The ATM inhibitor KU-55933 suppresses cell proliferation and induces apoptosis by blocking Akt in cancer cells with overactivated Akt

Abstract

Aberrant activation of Akt plays a pivotal role in cancer development. ATM, a protein deficient in patients with ataxia-telangiectasia disease, is traditionally considered as a nuclear protein kinase that functions as a signal transducer in response to DNA damage. It has recently been shown that ATM is also a cytoplasmic protein that mediates the full activation of Akt in response to insulin. Our study shows that a specific ATM inhibitor, KU-55933, blocks the phosphorylation of Akt induced by insulin and insulin-like growth factor I in cancer cells that exhibit abnormal Akt activity. Moreover, KU-55933 inhibits cancer cell proliferation by inducing G(1) cell cycle arrest. It does so through the downregulation of the synthesis of cyclin D1, a protein known to be elevated in a variety of tumors. In addition, KU-55933 treatment during serum starvation triggers apoptosis in these cancer cells.
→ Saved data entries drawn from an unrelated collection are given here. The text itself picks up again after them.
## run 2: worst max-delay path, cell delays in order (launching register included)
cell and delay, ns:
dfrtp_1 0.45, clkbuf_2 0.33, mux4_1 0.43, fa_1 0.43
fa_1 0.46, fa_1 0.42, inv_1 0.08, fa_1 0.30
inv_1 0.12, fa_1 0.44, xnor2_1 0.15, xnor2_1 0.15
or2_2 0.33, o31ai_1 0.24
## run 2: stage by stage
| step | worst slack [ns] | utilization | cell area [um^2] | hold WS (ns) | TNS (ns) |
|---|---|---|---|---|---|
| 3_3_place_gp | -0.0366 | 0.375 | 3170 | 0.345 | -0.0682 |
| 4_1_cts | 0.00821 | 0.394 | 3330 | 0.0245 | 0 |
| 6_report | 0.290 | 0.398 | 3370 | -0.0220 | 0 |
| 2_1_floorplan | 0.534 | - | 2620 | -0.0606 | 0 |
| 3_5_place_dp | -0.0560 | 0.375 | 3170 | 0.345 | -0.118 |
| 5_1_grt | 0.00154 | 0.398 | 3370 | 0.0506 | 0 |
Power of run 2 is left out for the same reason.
### src/rtl/cnn_accel_pkg.sv
// cnn_accel_pkg: shared accumulator/bias widths, legal shift window and bias aligner FSM encoding
package cnn_accel_pkg;
  localparam int ACC_BITS  = 48;
  localparam int BIAS_BITS = 16;
  localparam int SHIFT_W   = 5;
  localparam int CNT_W     = 10;
  localparam int MIN_SHIFT = 5;
  localparam int MAX_SHIFT = 25;
  typedef enum logic [1:0] {
    ST_IDLE  = 2'd0,
    ST_RUN   = 2'd1,
    ST_DRAIN = 2'd2
  } state_t;
endpackage

### src/rtl/bias_lshift_sat.sv
// bias_lshift_sat: signed left shift of a sign-extended bias with clamp to the signed OUT_BITS range
//   i_data  : sign-extended bias, OUT_BITS wide
//   i_shift : left-shift amount
//   i_zero  : force a zero result (illegal layer shift), never reports saturation
//   o_data  : shifted and clamped result
//   o_sat   : result was clamped
module bias_lshift_sat #(
  parameter int OUT_BITS  = cnn_accel_pkg::ACC_BITS,
  parameter int SHIFT_W   = cnn_accel_pkg::SHIFT_W,
  parameter int MAX_SHIFT = cnn_accel_pkg::MAX_SHIFT
) (
  input  logic [OUT_BITS-1:0] i_data,
  input  logic [SHIFT_W-1:0]  i_shift,
  input  logic                i_zero,
  output logic [OUT_BITS-1:0] o_data,
  output logic                o_sat
);
  import cnn_accel_pkg::*;
  localparam int W = OUT_BITS + MAX_SHIFT;
  logic [W-1:0] w_ext;
  logic [W-1:0] w_sh;
  logic         w_ovf;
  assign w_ext = {{MAX_SHIFT{i_data[OUT_BITS-1]}}, i_data};
  assign w_sh  = w_ext << i_shift;
  // the result fits only if every bit above the OUT_BITS sign position equals that sign
  assign w_ovf = !(&w_sh[W-1:OUT_BITS-1]) && (|w_sh[W-1:OUT_BITS-1]);
  always_comb begin
    o_sat  = !i_zero && w_ovf;
    o_data = i_zero ? '0 :
             !w_ovf ? w_sh[OUT_BITS-1:0] :
             w_sh[W-1] ? {1'b1, {(OUT_BITS-1){1'b0}}} : {1'b0, {(OUT_BITS-1){1'b1}}};
  end
endmodule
Our results suggest that KU-55933 may be a novel chemotherapeutic agent targeting cancer resistant to traditional chemotherapy or immunotherapy due to aberrant activation of Akt. Furthermore, KU-55933 completely abrogates rapamycin-induced feedback activation of Akt. Combination of KU-55933 and rapamycin not only induces apoptosis, which is not seen in cancer cells treated only with rapamycin, but also shows better efficacy in inhibiting cancer cell proliferation than each drug alone. Therefore, combining KU-55933 with rapamycin may provide a highly effective approach for improving mammalian target of rapamycin-targeted anticancer therapy that is currently hindered by rapamycin-induced feedback activation of Akt.